* [What to work on]:
A single figure is the whole answer: the number of lines in the records that contain "share".
(Source material)
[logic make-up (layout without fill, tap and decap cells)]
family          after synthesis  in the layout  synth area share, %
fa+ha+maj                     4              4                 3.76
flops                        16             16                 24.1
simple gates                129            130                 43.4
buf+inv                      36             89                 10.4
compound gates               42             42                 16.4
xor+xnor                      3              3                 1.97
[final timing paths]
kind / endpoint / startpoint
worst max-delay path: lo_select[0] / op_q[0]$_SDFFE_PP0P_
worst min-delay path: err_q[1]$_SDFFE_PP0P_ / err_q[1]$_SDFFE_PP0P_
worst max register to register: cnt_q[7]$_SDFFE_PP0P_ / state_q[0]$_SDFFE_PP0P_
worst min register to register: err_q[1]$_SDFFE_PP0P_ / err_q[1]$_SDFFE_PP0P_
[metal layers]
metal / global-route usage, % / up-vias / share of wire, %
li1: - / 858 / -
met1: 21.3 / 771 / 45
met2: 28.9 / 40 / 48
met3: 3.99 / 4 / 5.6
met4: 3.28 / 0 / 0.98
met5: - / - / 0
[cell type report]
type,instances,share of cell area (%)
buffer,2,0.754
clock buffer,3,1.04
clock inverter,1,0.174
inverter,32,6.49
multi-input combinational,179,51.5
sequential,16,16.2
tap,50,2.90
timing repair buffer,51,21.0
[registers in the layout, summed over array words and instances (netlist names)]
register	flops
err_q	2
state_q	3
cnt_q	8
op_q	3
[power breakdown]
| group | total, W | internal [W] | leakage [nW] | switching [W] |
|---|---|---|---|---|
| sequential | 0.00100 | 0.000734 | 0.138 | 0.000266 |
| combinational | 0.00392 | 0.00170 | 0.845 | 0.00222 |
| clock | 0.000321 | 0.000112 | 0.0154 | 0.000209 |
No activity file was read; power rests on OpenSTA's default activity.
<file path="src/rtl/z_decode_stage.sv">
// ----------------------------------------------------------------------------
// z_decode_stage
//   Registered, handshaked instruction-decode stage (1-cycle latency).
//   Decodes one MIPS-style instruction per transfer into a control bundle plus
//   pass-through fields, holds it in an output register, inserts a single
//   bubble on a load-use hazard against the held instruction, and counts the
//   bubbles it inserts (saturating).
//
//   Optional feature macro: DEC_ILLEGAL_EN
//     defined   : adds output 'illegal', set for opcodes outside the table.
//     undefined : no 'illegal' port; unknown opcodes decode as NOP.
//
// Ports
//   clk, rst_n            clock (rising edge), asynchronous active-low reset
//   flush                 squashes the output register, blocks acceptance
//   in_valid/in_ready     input handshake, ins_in = instruction word
//   out_valid/out_ready   output handshake for the decoded bundle
//   jump .. reg_write     control bundle
//   shamt, rs, rt, rd,imm instruction fields
//   illegal               (DEC_ILLEGAL_EN only) unknown-opcode flag
//   stall_cnt             bubbles inserted since reset, saturating
// ----------------------------------------------------------------------------
module z_decode_stage #(
   parameter int INS_W   = 32,
   parameter int RA_W    = 5,
   parameter int SHAMT_W = 5,
   parameter int CNT_W   = 8
) (
   input  logic               clk,
   input  logic               rst_n,
   input  logic               flush,
   input  logic               in_valid,
   output logic               in_ready,
   input  logic [INS_W-1:0]   ins_in,
   output logic               out_valid,
   input  logic               out_ready,
   output logic               jump,
   output logic               branch,
   output logic               mem_to_reg,
   output logic               sign_ext,
   output logic               reg_dest,
   output logic               mem_write,
   output logic               alu_sel,
   output logic               reg_write,
   output logic [SHAMT_W-1:0] shamt,
   output logic [RA_W-1:0]    rs,
   output logic [RA_W-1:0]    rt,
   output logic [RA_W-1:0]    rd,
   output logic [15:0]        imm,
`ifdef DEC_ILLEGAL_EN
   output logic               illegal,
`endif
   output logic [CNT_W-1:0]   stall_cnt
);

   localparam logic [5:0] OP_R    = 6'b000000;
   localparam logic [5:0] OP_J    = 6'b000010;
   localparam logic [5:0] OP_BEQ  = 6'b000100;
   localparam logic [5:0] OP_LW   = 6'b100011;
   localparam logic [5:0] OP_SW   = 6'b101011;
   localparam logic [5:0] OP_ADDI = 6'b001000;
   localparam logic [5:0] OP_ANDI = 6'b001100;
   localparam logic [5:0] OP_ORI  = 6'b001101;

   function automatic logic [CNT_W-1:0] sat_inc(input logic [CNT_W-1:0] v);
      sat_inc = (&v) ? v : v + 1'b1;
   endfunction

   // ---- stage p0: combinational decode of the incoming instruction ----
   logic [5:0]      op_p0;
   logic [RA_W-1:0] rs_p0;
   logic [RA_W-1:0] rt_p0;
   // ctrl order: {jump, branch, mem_to_reg, sign_ext, reg_dest, mem_write, alu_sel, reg_write}
   logic [7:0]      ctrl_p0;
`ifdef DEC_ILLEGAL_EN
   logic            illegal_p0;
`endif

   assign op_p0 = ins_in[INS_W-1 -: 6];
   assign rs_p0 = ins_in[21 +: RA_W];
   assign rt_p0 = ins_in[16 +: RA_W];

   always_comb begin
      ctrl_p0 = 8'b0;
`ifdef DEC_ILLEGAL_EN
      illegal_p0 = 1'b0;
`endif
      case (op_p0)
         OP_R:    ctrl_p0 = 8'b0000_1001;
         OP_J:    ctrl_p0 = 8'b1000_0000;
         OP_BEQ:  ctrl_p0 = 8'b0101_0000;
         OP_LW:   ctrl_p0 = 8'b0011_0011;
         OP_SW:   ctrl_p0 = 8'b0001_0110;
         OP_ADDI: ctrl_p0 = 8'b0001_0011;
         OP_ANDI: ctrl_p0 = 8'b0000_0011;
         OP_ORI:  ctrl_p0 = 8'b0000_0011;
         default: begin
`ifdef DEC_ILLEGAL_EN
            illegal_p0 = 1'b1;
`endif
         end
      endcase
   end

   // Load-use hazard: the held LW writes rt, and the incoming instruction reads
   // it as rs, or as rt for the formats that actually read rt as a source.
   logic reads_rt_p0;
   logic haz;
   logic xfer;
   logic pop;
   logic bubble;

   assign reads_rt_p0 = (op_p0 == OP_R) || (op_p0 == OP_BEQ) || (op_p0 == OP_SW);
   assign haz = out_valid & mem_to_reg & (rt != '0) &
                ((rs_p0 == rt) | (reads_rt_p0 & (rt_p0 == rt)));
   assign in_ready = (~out_valid | out_ready) & ~haz & ~flush;
   assign xfer     = in_valid & in_ready;
   assign pop      = out_valid & out_ready;
   assign bubble   = in_valid & haz & out_ready & ~flush;

   // ---- stage p1: output register ----
   always_ff @(posedge clk or negedge rst_n) begin
      if (!rst_n) begin
         out_valid  <= 1'b0;
         jump       <= 1'b0;
         branch     <= 1'b0;
         mem_to_reg <= 1'b0;
         sign_ext   <= 1'b0;
         reg_dest   <= 1'b0;
         mem_write  <= 1'b0;
         alu_sel    <= 1'b0;
         reg_write  <= 1'b0;
         shamt      <= '0;
         rs         <= '0;
         rt         <= '0;
         rd         <= '0;
         imm        <= '0;
`ifdef DEC_ILLEGAL_EN
         illegal    <= 1'b0;
`endif
         stall_cnt  <= '0;
      end else begin
         if (flush) begin
            out_valid <= 1'b0;
         end else if (xfer) begin
            out_valid <= 1'b1;
            {jump, branch, mem_to_reg, sign_ext,
             reg_dest, mem_write, alu_sel, reg_write} <= ctrl_p0;
            shamt <= ins_in[6 +: SHAMT_W];
            rs    <= rs_p0;
            rt    <= rt_p0;
            rd    <= ins_in[11 +: RA_W];
            imm   <= ins_in[15:0];
`ifdef DEC_ILLEGAL_EN
            illegal <= illegal_p0;
`endif
         end else if (pop) begin
            // Bundle fields keep their last value; only validity drops.
            out_valid <= 1'b0;
         end
         if (bubble) stall_cnt <= sat_inc(stall_cnt);
      end
   end

endmodule

</file>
(End Source material)
* [Result of this exercise]:
3